DAMETTE, O.; Mathonnat, C.; Goutte, S.

2020-09-07 epidemiology
10.1101/2020.09.04.20182998 medRxiv
Show abstract

Faced with the global pandemic of Covid-19, we need to better understand the links between meteorological factors and the virus and investigate the existence of potential seasonal patterns. In the vein of a recent empirical literature, we reassess the impact of weather factors on Covid-19 daily cases in a panel of advanced and emerging countries between January the first and 28th May 2020. We consider 5 different meteorological factors and go further previous studies. In addition, we give a short-run and medium/long-run time perspective of the dramatic outcomes of the pandemic by both considering infected people (short-run) and fatalities (long-run). Our results reveal that the choice of delays and time perspective of the effects of climatic factors on the virus are crucial as well as Covid-19 outcomes can explain the discrepancies in the previous literature.
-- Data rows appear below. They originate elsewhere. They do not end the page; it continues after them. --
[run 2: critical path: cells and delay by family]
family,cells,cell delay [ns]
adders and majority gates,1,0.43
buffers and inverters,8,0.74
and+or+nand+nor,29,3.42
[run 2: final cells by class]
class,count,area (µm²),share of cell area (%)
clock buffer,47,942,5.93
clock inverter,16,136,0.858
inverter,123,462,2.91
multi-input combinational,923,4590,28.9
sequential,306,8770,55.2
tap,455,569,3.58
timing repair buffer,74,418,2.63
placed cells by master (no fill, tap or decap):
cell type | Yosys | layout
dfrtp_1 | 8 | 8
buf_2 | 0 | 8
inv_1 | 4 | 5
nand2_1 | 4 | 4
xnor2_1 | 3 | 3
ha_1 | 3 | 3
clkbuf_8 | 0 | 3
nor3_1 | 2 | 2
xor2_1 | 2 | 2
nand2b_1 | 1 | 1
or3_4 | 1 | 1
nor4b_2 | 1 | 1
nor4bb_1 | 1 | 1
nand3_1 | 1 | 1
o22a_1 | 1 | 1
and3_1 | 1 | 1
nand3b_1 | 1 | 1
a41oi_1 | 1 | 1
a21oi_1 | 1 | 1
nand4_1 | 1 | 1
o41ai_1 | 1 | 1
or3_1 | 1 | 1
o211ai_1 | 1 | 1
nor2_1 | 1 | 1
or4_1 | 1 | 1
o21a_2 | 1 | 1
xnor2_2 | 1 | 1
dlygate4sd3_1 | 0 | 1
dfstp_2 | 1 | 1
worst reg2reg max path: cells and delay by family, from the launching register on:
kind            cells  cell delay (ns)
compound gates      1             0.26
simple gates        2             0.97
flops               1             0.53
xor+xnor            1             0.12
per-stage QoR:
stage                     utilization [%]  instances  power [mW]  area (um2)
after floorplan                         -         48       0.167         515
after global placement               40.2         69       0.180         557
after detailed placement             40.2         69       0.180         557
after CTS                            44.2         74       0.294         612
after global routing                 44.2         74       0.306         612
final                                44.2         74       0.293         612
<file path="src/rtl/core/hs_pkg.sv">
// Shared types and constants for the heap_sort block.
// Depends on nothing; used by hs_cell, hs_ctrl and heap_sort.
`timescale 1ns / 1ps

package hs_pkg;

	localparam int MAX_ITEMS   = 64;
	localparam int VALUE_WIDTH = 32;
	localparam int CNT_W       = $clog2(MAX_ITEMS + 1);

	typedef logic signed [VALUE_WIDTH-1:0] value_t;
	typedef logic [CNT_W-1:0] cnt_t;

	typedef struct packed {
		value_t value_in;
		logic   last_in;
	} in_t;

	typedef struct packed {
		value_t value_out;
		logic   last_out;
	} out_t;

	// per-cycle command broadcast to every cell
	typedef struct packed {
		logic ins;
		logic shift;
	} cell_ctrl_t;

	function automatic logic value_lt(input value_t a, input value_t b);
		return a < b;
	endfunction

endpackage

</file>
<file path="src/rtl/core/hs_cell.sv">
// One cell of the sorting chain: holds a value and its valid bit.
// Depends on hs_pkg.
`timescale 1ns / 1ps

module hs_cell (
	input  logic               clk,
	input  logic               arst_n,
	input  hs_pkg::cell_ctrl_t ctrl,
	input  hs_pkg::value_t     new_val,
	input  logic               prev_lt,
	input  hs_pkg::value_t     prev_val,
	input  logic               prev_vld,
	input  hs_pkg::value_t     next_val,
	input  logic               next_vld,
	output hs_pkg::value_t     val,
	output logic               vld,
	output logic               lt
);

	hs_pkg::value_t val_q;
	logic           vld_q;

	// an empty cell counts as larger than anything
	assign lt  = !vld_q || hs_pkg::value_lt(new_val, val_q);
	assign val = val_q;
	assign vld = vld_q;

	always_ff @(posedge clk or negedge arst_n) begin
		if (!arst_n) begin
			vld_q <= 1'b0;
		end else if (ctrl.shift) begin
			vld_q <= next_vld;
		end else if (ctrl.ins && lt) begin
			vld_q <= prev_lt ? prev_vld : 1'b1;
		end
	end

	always_ff @(posedge clk) begin
		if (ctrl.shift) begin
			val_q <= next_val;
		end else if (ctrl.ins && lt) begin
			// displaced: take the neighbour's old value, else the new one lands here
			val_q <= prev_lt ? prev_val : new_val;
		end
	end

endmodule

</file>
--- src/etp_pkg.sv ---
// shared constants, codes and control structs for the exclusive time profiler
`timescale 1ns / 1ps
`default_nettype none

package etp_pkg;

  localparam int MAX_FUNCS_DEF   = 64;
  localparam int STACK_DEPTH_DEF = 64;

  localparam int KIND_W = 2;
  localparam int ID_W   = 6;
  localparam int TS_W   = 32;
  localparam int NF_W   = 7;

  localparam logic [NF_W-1:0] NF_RESET = 7'd64;
  localparam logic [TS_W-1:0] TIME_MAX = 32'hFFFF_FFFF;

  localparam logic [KIND_W-1:0] KIND_START = 2'd0;
  localparam logic [KIND_W-1:0] KIND_END   = 2'd1;
  localparam logic [KIND_W-1:0] KIND_DUMP  = 2'd2;

  typedef struct packed {
    logic latch;
    logic err_set;
    logic push_now;
    logic top_rd;
    logic step_top;
    logic step_acc;
    logic dump_clr;
    logic dump_rd;
    logic dump_ld;
  } etp_cmd_t;

  typedef struct packed {
    logic [KIND_W-1:0] kind;
    logic              id_bad;
    logic              empty;
    logic              full;
    logic              dump_last;
    logic              out_free;
  } etp_status_t;

endpackage

`default_nettype wire

--- src/etp_ctrl.sv ---
// sequencing state machine for event handling and dump walks
`timescale 1ns / 1ps
`default_nettype none

module etp_ctrl import etp_pkg::*; (
  input  wire logic        clk,
  input  wire logic        rst,
  input  wire logic        ev_valid,
  output logic             ev_ready,
  input  wire etp_status_t status,
  output etp_cmd_t         cmd
);

  localparam logic [2:0] S_IDLE = 3'd0;
  localparam logic [2:0] S_TOP  = 3'd1;
  localparam logic [2:0] S_ACC  = 3'd2;
  localparam logic [2:0] S_DRD  = 3'd3;
  localparam logic [2:0] S_DLD  = 3'd4;

  logic [2:0] state;
  logic [2:0] state_next;

  always_ff @(posedge clk) begin
    if (rst) begin
      state <= S_IDLE;
    end else begin
      state <= state_next;
    end
  end

  always_comb begin
    cmd        = '0;
    state_next = state;
    ev_ready   = 1'b0;
    unique case (state)
      S_IDLE: begin
        ev_ready = 1'b1;
        if (ev_valid) begin
          cmd.latch = 1'b1;
          case (status.kind)
            KIND_START: begin
              if (status.id_bad || status.full) begin
                cmd.err_set = 1'b1;
              end else if (status.empty) begin
                cmd.push_now = 1'b1;
              end else begin
                cmd.top_rd = 1'b1;
                state_next = S_TOP;
              end
            end
            KIND_END: begin
              if (status.id_bad || status.empty) begin
                cmd.err_set = 1'b1;
              end else begin
                cmd.top_rd = 1'b1;
                state_next = S_TOP;
              end
            end
            KIND_DUMP: begin
              cmd.dump_clr = 1'b1;
              state_next   = S_DRD;
            end
            default: ;
          endcase
        end
      end
      S_TOP: begin
        cmd.step_top = 1'b1;
        state_next   = S_ACC;
      end
      S_ACC: begin
        cmd.step_acc = 1'b1;
        state_next   = S_IDLE;
      end
      S_DRD: begin
        cmd.dump_rd = 1'b1;
        state_next  = S_DLD;
      end
      S_DLD: begin
        if (status.out_free) begin
          cmd.dump_ld = 1'b1;
          state_next  = status.dump_last ? S_IDLE : S_DRD;
        end
      end
      default: state_next = S_IDLE;
    endcase
  end

endmodule

`default_nettype wire

--- config.mk ---
export PLATFORM = sky130hd
export DESIGN_NAME = etp_ctrl
export DESIGN_NICKNAME = d
export VERILOG_FILES = /design/src/etp_pkg.sv /design/src/etp_ctrl.sv
export SDC_FILE = /design/constraint.sdc
export NUM_CORES = 1
export LEC_CHECK = 0
export ABC_AREA = 0
export BUFFER_PORTS_ARGS = -buffer_cell sky130_fd_sc_hd__buf_4
export CORE_AREA = 2 2 39 41
export CTS_CLUSTER_SIZE = 30
export DETAILED_ROUTE_END_ITERATION = 8
export DIE_AREA = 0 0 41 43
export PLACE_DENSITY_LB_ADDON = 0.12
export SYNTH_ARGS = -nofsm -noshare
export SYNTH_HDL_FRONTEND = slang
export SYNTH_SLANG_ARGS = --single-unit
export TNS_END_PERCENT = 1
--- constraint.sdc ---
create_clock -name clk -period 1.65 [get_ports clk]
set_input_delay 0.165 -clock clk [delete_from_list [all_inputs] [get_ports clk]]
set_output_delay 0.165 -clock clk [all_outputs]
set_load 0.01 [all_outputs]
# Word-level counts from Yosys, hierarchy flattened
# Cells that the tools add are included.
[op_classes] eq_ne=12 reduce_logical=5 mux=28
[op_table] cell="two-way mux 1 bit" count=15
[op_table] cell="two-way mux 3 bit" count=5
[op_table] cell="case mux 3 bit (4 select lines)" count=1
[op_table] cell="!= test 3 bit (second input constant)" count=3
[op_table] cell="case mux 3 bit (3 select lines)" count=1
[op_table] cell="two-way mux 4 bit" count=2
[op_table] cell="equality test 3 x 2 -> 1 bit (second input constant)" count=2
[op_table] cell="AND reduction 6 bit" count=1
[op_table] cell="two-way mux 2 bit" count=2
[op_table] cell="!= test 2 bit (second input constant)" count=2
[op_table] cell="!= test 4 x 1 -> 1 bit (second input constant)" count=1
[op_table] cell="case mux 1 bit (2 select lines)" count=2
[op_table] cell="equality test 3 x 1 -> 1 bit (second input constant)" count=1
[op_table] cell="equality test 3 bit (second input constant)" count=1
[op_table] cell="zero test 3 bit" count=1
[op_table] cell="equality test 2 x 1 -> 1 bit (second input constant)" count=1
[op_table] cell="equality test 2 bit (second input constant)" count=1
[op_table] cell="zero test 2 bit" count=1
[op_table] cell="logical OR 1 bit" count=2
[totals] inputBits=10 regBits=3 word_cells=46 output_inout_bits=10

# Longest topological paths before layout
# Gate-level depths: netlist (run 1).
[logic_depth] word_depth=5 depth_mapped=4 ltp_nobuf=3

# Least setup slack after synthesis (run 1)
# Ideal clock, no wire load.
[synth_path] path_type="reg2out" start="reg state[0]" end="out cmd[5] in the netlist's numbering" arrival_time_ps=1335 setup_slack_ps=150 stages_incl_launch_ff=5 path_cell_list="dfxtp_1 clkbuf_1 nor3_2 nand3b_1 nor4_1"
[synth_lines] item="from (decl)" line="etp_ctrl.sv:20" source="logic [2:0] state;"
[synth_lines] item="from (signal assigned)" line="etp_ctrl.sv:27" source="state <= state_next;"
[synth_lines] item="to (decl)" line="etp_ctrl.sv:11" source="output etp_cmd_t cmd"

==> results of run 1 <==
[Yosys cell counts, types with 2 or more instances]
cell type	count
nand3b_1	3
nor3b_1	2
nor2b_1	2
or4_1	2
nor4_1	2
dfxtp_1	3
clkbuf_1	2
nand2_1	2
nor2_1	3
[per-layer routing]
layer / up-vias / GRT usage
met1: 158 / 0.131
li1: 176 / -
met4: 0 / 0.0400
met3: 0 / 0.0314
met2: 10 / 0.122
met5: - / 0
[worst register-to-register path: stages (launching register included)]
cell     delay (ns)
dfxtp_1        0.34
or3b_1         0.37
or4_1          0.41
a31oi_1        0.17
[area by class of cell]
class                      count  area (sq um)
fill                         158           912
sequential                     3          60.1
multi-input combinational     28           196
clock buffer                   4          26.3
inverter                       1          3.75
timing repair buffer          22           165
tap                           16          20.0
[worst paths after layout]
path	startpoint	end	cells after the start
setup reg to reg	state[2]	state[0]	3
hold reg to reg	state[1]	state[1]	1
hold / removal	rst	state[2]	2
setup / recovery	state[1]	cmd[6]	4
[power by group through the flow]
stage               logic [mW]  clock network [mW]  registers [mW]
floorplan               0.0297                   0          0.0766
global placement        0.0679                   0          0.0797
detailed placement      0.0668                   0          0.0795
CTS                     0.0674               0.135          0.0783
global route            0.0797               0.144          0.0795
finish                  0.0722               0.128          0.0793
[cell families (layout without fill, tap and decap cells)]
group	Yosys count	count (layout)	share of synthesized area
flip-flops	3	3	0.225
AND/OR/NAND/NOR	24	24	0.587
buffers and inverters	4	27	0.0845
AO/OA/AOI/OAI	4	4	0.103
[layout by cell type (no fill, tap or decap), types with 2 or more instances in the layout]
master,Yosys,routed
clkbuf_4,0,3
nand2_1,2,2
nor2_1,3,3
buf_4,0,22
dfxtp_1,3,3
nor2b_1,2,2
nand3b_1,3,3
or4_1,2,2
nor3b_1,2,2
[stage by stage]
step | utilization | setup TNS, ns | cell area, sq um | worst slack [ns] | cells
after floorplan | - | 0 | 267 | 0.150 | 35
after global placement | 0.307 | 0 | 425 | 0.305 | 69
after detailed placement | 0.307 | 0 | 425 | 0.317 | 69
after CTS | 0.326 | 0 | 452 | 0.0517 | 73
after global routing | 0.341 | -0.00707 | 472 | -0.00707 | 74
final | 0.341 | 0 | 472 | 0.105 | 74
[timing repair]
action,4_1_cts,5_1_grt
resized for setup,0,2
endpoints found under the setup margin,0,2
setup buffers,0,1
==> metrics.txt, run 1 <==
LEAKAGE=0.217 nW; Reg with most FFs=state; slew margin rel.=0.792; Num CTS Buffers=3; GPL Wtd Cong=0.669; CTS Hold Bufs=0; dpl hpwl=555 um; routed len/inst=10.4 um; largest net degree at the start of global routing=10; vias in the first global route=274; Synth warnings=0; sequential power share=0.283; drt initial violations=7; Post-synth EDFFs=0; worst min-delay path class=in -> reg; Tmin final=1.55 ns; worst path cell trace=nor3_4, nand3b_1, nor4_1, buf_4; max-slew violation count=0; first-pass GRT wire length=1120 um; Synth area leader=dfxtp_1; max FFs per register=3; Setup CP Type=reg -> out; syn_nets=45; clk slew on worst S/H paths=0.04 ns; Synth area leaders=dfxtp_1 23%, nand3b_1 8.5%, nor3b_1 5.6%; Ant. Diodes=0; NumNets Final=69; 1st-pass router iterations=2; DRT antenna net count=0; post-synth top area share=0.225; sequential-to-total area share from yosys stat=0.225; period utilisation layout=0.937; CTS Root Cell=clkbuf_4; count of cell types in the netlist=23; Critical Path Sink Type=primary output; power per cell area=593 nW/um^2; gr ovfl total=0; Synth Flop Type=dfxtp_1; GRT Total Usage=0.0922; sw power=72.4 uW; critical path's largest stage delay=0.39 ns; Area Overhead vs Synth=77.0%; total core area=1380 sq um; Least-Margin Pin Slew=0.312 ns; # rows=14; Clock Path Buffers=2; worst path bufs/invs=1; Req. time, crit path=1.48 ns; total die area=1760 sq um; Syn Inst Count=35; Sw Ratio=0.259; Comb pwr share=0.258; Worst Hold Slack=0.120 ns; Mean Syn Cell Area=7.61 sq um; number of maximum-capacitance violations=0; metal3 WL=44 um; CP max stage cell=dfxtp_1; Regs by FF count=state (3); async set-or-reset flop fraction in the synthesized netlist=0; CTS Sinks=3; flop-to-flop setup slack=0.28 ns; Die W=41 um; routed vias=344; Clock Latency Late Sink=0.23 ns; met2 WL post-DR=397 um; Final Skew=0.00102 ns; Residual DRC=0; layout cells sized above 1=0.466; initial core utilization=0.193; drt total wl=769 um; Port Buf Inserts=19; Max VDD drop=0.203 mV; #FFs+latches synth=3; Critical Path Start Type=flop; area of the mapped netlist=267 sq um; run status=finished clean; top layer in use=met3; Critical Path AT=1.38 ns; maximum fanout along the worst path=9; internal cell power=207 uW; drt via density=4.65; # setup viols final=0; Max Clk Rate=0.647 GHz; delay-heaviest family, CP=simple AND/OR/NAND/NOR gates; initial antenna violation count=0; Fin. Hold Viols=0; Vert. Die Dim=43 um; Clock Power Share=0.459; CTS tree=yes; H-tree levels=1; WL met1=327 um; total design power=280 uW; # IOs=20
No activity file was read; power rests on OpenSTA's default activity.
==> inputs of run 2 (changes only) <==
Settings changed: PLACE_DENSITY set to 0.57, PLACE_DENSITY_LB_ADDON 0.12 to not set.
==> run 2 against run 1 <==
Compared with the run above: cell area unchanged; largest power group unchanged; total power down 0.24%; clock power about the same; largest cell class unchanged; sequential power increased by 2%; via count shrank 4.7%; sequential share of layout area up 0.27 points; flip-flop and latch count is the same.
==> metrics.txt, run 2 (synthesized netlist as in run 1, its figures left out) <==
run status=finished clean; GPL Wtd Cong=0.675; # setup viols final=0; worst path cell trace=nor3_4, nand3b_1, nor4_2, buf_4; metal3 WL=75 um; GRT Total Usage=0.0813; flop-to-flop setup slack=0.26 ns; Clock Latency Late Sink=0.23 ns; drt initial violations=4; CTS tree=yes; CP max stage cell=dfxtp_2; max-slew violation count=0; max FFs per register=3; Filler cells=156; Worst Hold Slack=0.114 ns; worst min-delay path class=in -> reg; Critical Path AT=1.39 ns; Min-Delay Startpoint=rst; Least-Margin Pin Slew=0.304 ns; Critical Path Sink Type=primary output; worst-case reg-to-reg path depth=3; 1st-pass router iterations=4; maximum fanout along the worst path=9; vias in the first global route=264; initial core utilization=0.193; Worst Hold End=state[2]; WL met1=340 um; drt total wl=728 um; most frequent cells in the layout=21 x buf_4, 3 x nand3b_1, 3 x nor2_1, 3 x clkbuf_4; CTS Sinks=3; worst path bufs/invs=1; gr ovfl total=0; total core area=1380 sq um; first-pass GRT wire length=959 um; met2 WL post-DR=311 um; CTS Hold Bufs=0; Req. time, crit path=1.48 ns; # rows=14; total die area=1760 sq um; period utilisation layout=0.944; Clock Path Buffers=2; top layer in use=met3; total negative setup slack=0 ns; DRT antenna net count=0; initial antenna violation count=0; Num CTS Buffers=3; number of maximum-capacitance violations=0; Reg with most FFs=state; hold path cells=2; Port Buf Inserts=19; Setup CP Type=reg -> out; Critical Path Start Type=flop; routed len/inst=9.97 um; Max Clk Rate=0.642 GHz; power per cell area=592 nW/um^2; CTS Root Cell=clkbuf_4; NumNets Final=68; dpl hpwl=521 um; Vert. Die Dim=43 um; fin cells=73; layout cells sized above 1=0.491; Regs by FF count=state (3); largest net degree at the start of global routing=10; critical path's largest stage delay=0.36 ns; Residual DRC=0; # IOs=20; delay-heaviest family, CP=simple AND/OR/NAND/NOR gates; dpl cells=68; clk slew on worst S/H paths=0.04 ns; routed vias=328; Fin. Hold Viols=0; H-tree levels=1; Worst path depth=4; Final Skew=0.00226 ns; reg2reg end=state[0]; Max VDD drop=0.193 mV; RSZ-0062 raised after global routing=no; worst r2r src=state[2]; Die W=41 um; drt via density=4.49; LEAKAGE=0.212 nW; slew margin rel.=0.797; Ant. Diodes=0; Area Overhead vs Synth=77.0%; Tmin final=1.56 ns; most common cell after layout, fill and taps aside=buf_4; total design power=279 uW
==> run 2: cell count changes in the layout (fill, tap and decap cells not counted), sizes merged <==
| cell | delta |
|---|---|
| buf | -1 |
==> run 2: per-stage QoR <==
| stage | setup slack [ns] | util | instance area (sq um) |
|---|---|---|---|
| after floorplan | 0.150 | - | 267 |
| after global placement | 0.260 | 0.302 | 418 |
| after detailed placement | 0.278 | 0.302 | 418 |
| after CTS | 0.0214 | 0.321 | 444 |
| after global routing | 0.00467 | 0.341 | 472 |
| final | 0.0918 | 0.341 | 472 |
==> run 2: layout make-up <==
type	instances	area, sq um	share of cell area
repair buffers	21	158	0.334
flip-flops and latches	3	61.3	0.130
multi-input cells	28	203	0.430
clock buffers	4	26.3	0.0557
well taps	16	20.0	0.0424
inverters	1	3.75	0.00796
==> run 2: layer usage <==
| metal | up-vias | GRT usage |
|---|---|---|
| li1 | 175 | - |
| met1 | 139 | 0.103 |
| met2 | 14 | 0.106 |
| met3 | 0 | 0.0314 |
| met4 | 0 | 0.0600 |
| met5 | - | 0 |
==> run 2: what timing repair did <==
item / 4_1_cts / 5_1_grt
endpoints found under the setup margin: 0 / 2
setup buffers: 0 / 1
resized for setup: 0 / 4
==> run 2: worst max-delay path by stage <==
| stage | from | slack, ns | to |
|---|---|---|---|
| 3_3_place_gp | state[0] | 0.26 | cmd[5] |
| 6_report | state[1] | 0.09 | cmd[5] |
| 5_1_grt | state[1] | 0.005 | cmd[5] |
| 2_1_floorplan | state[0] | 0.15 | cmd[5] |
| 3_5_place_dp | state[0] | 0.28 | cmd[6] |
| 4_1_cts | state[0] | 0.02 | cmd[5] |
==> run 2: power by group <==
part	internal, mW	total [mW]	switching [mW]
Combinational	0.0403	0.0701	0.0298
Clock	0.0906	0.128	0.0374
Sequential	0.0755	0.0810	0.00548
Total	0.206	0.279	0.0727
For the first time, we use a dynamic panel model and consider two different kinds of channels between climate and Covid-19 virus: 1) direct/physical factors related to the survivals and durability dynamics of the virus in surfaces and outdoors and 2) an indirect factor through human behaviors and individual mobility - walking or driving outdoors - to capture the impact of climate on social distancing and thus on Covid-19 outcomes. Our model is estimated via two different estimators and persistence, delays in patterns, nonlinearities and numerous specifications changes are taken into account with many robustness checks. Our work highlights that temperatures and, more interestingly, solar radiation - that has been clearly undervalued in previous studies - are significant climatic drivers on Covid-19 outbreak. Indirect effects through human behaviors i.e interrelationships between climatic variables and people mobility are significantly positive and should be considered to correctly assess the effects of climatic factors. Since climate is per se purely exogenous, climate tend to strengthen the effect of mobility on virus spread. The net effect from climate on Covid-19 outbreak will thus result from the direct negative effect of climatic variables and from the indirect effect due to the interaction between mobility and them. Direct negative effects from climatic factors on Covid-19 outcomes - when they are significant - are partly compensated by positive indirect effects through human mobility. Suitable control policies should be implemented to control the mobility and social distancing.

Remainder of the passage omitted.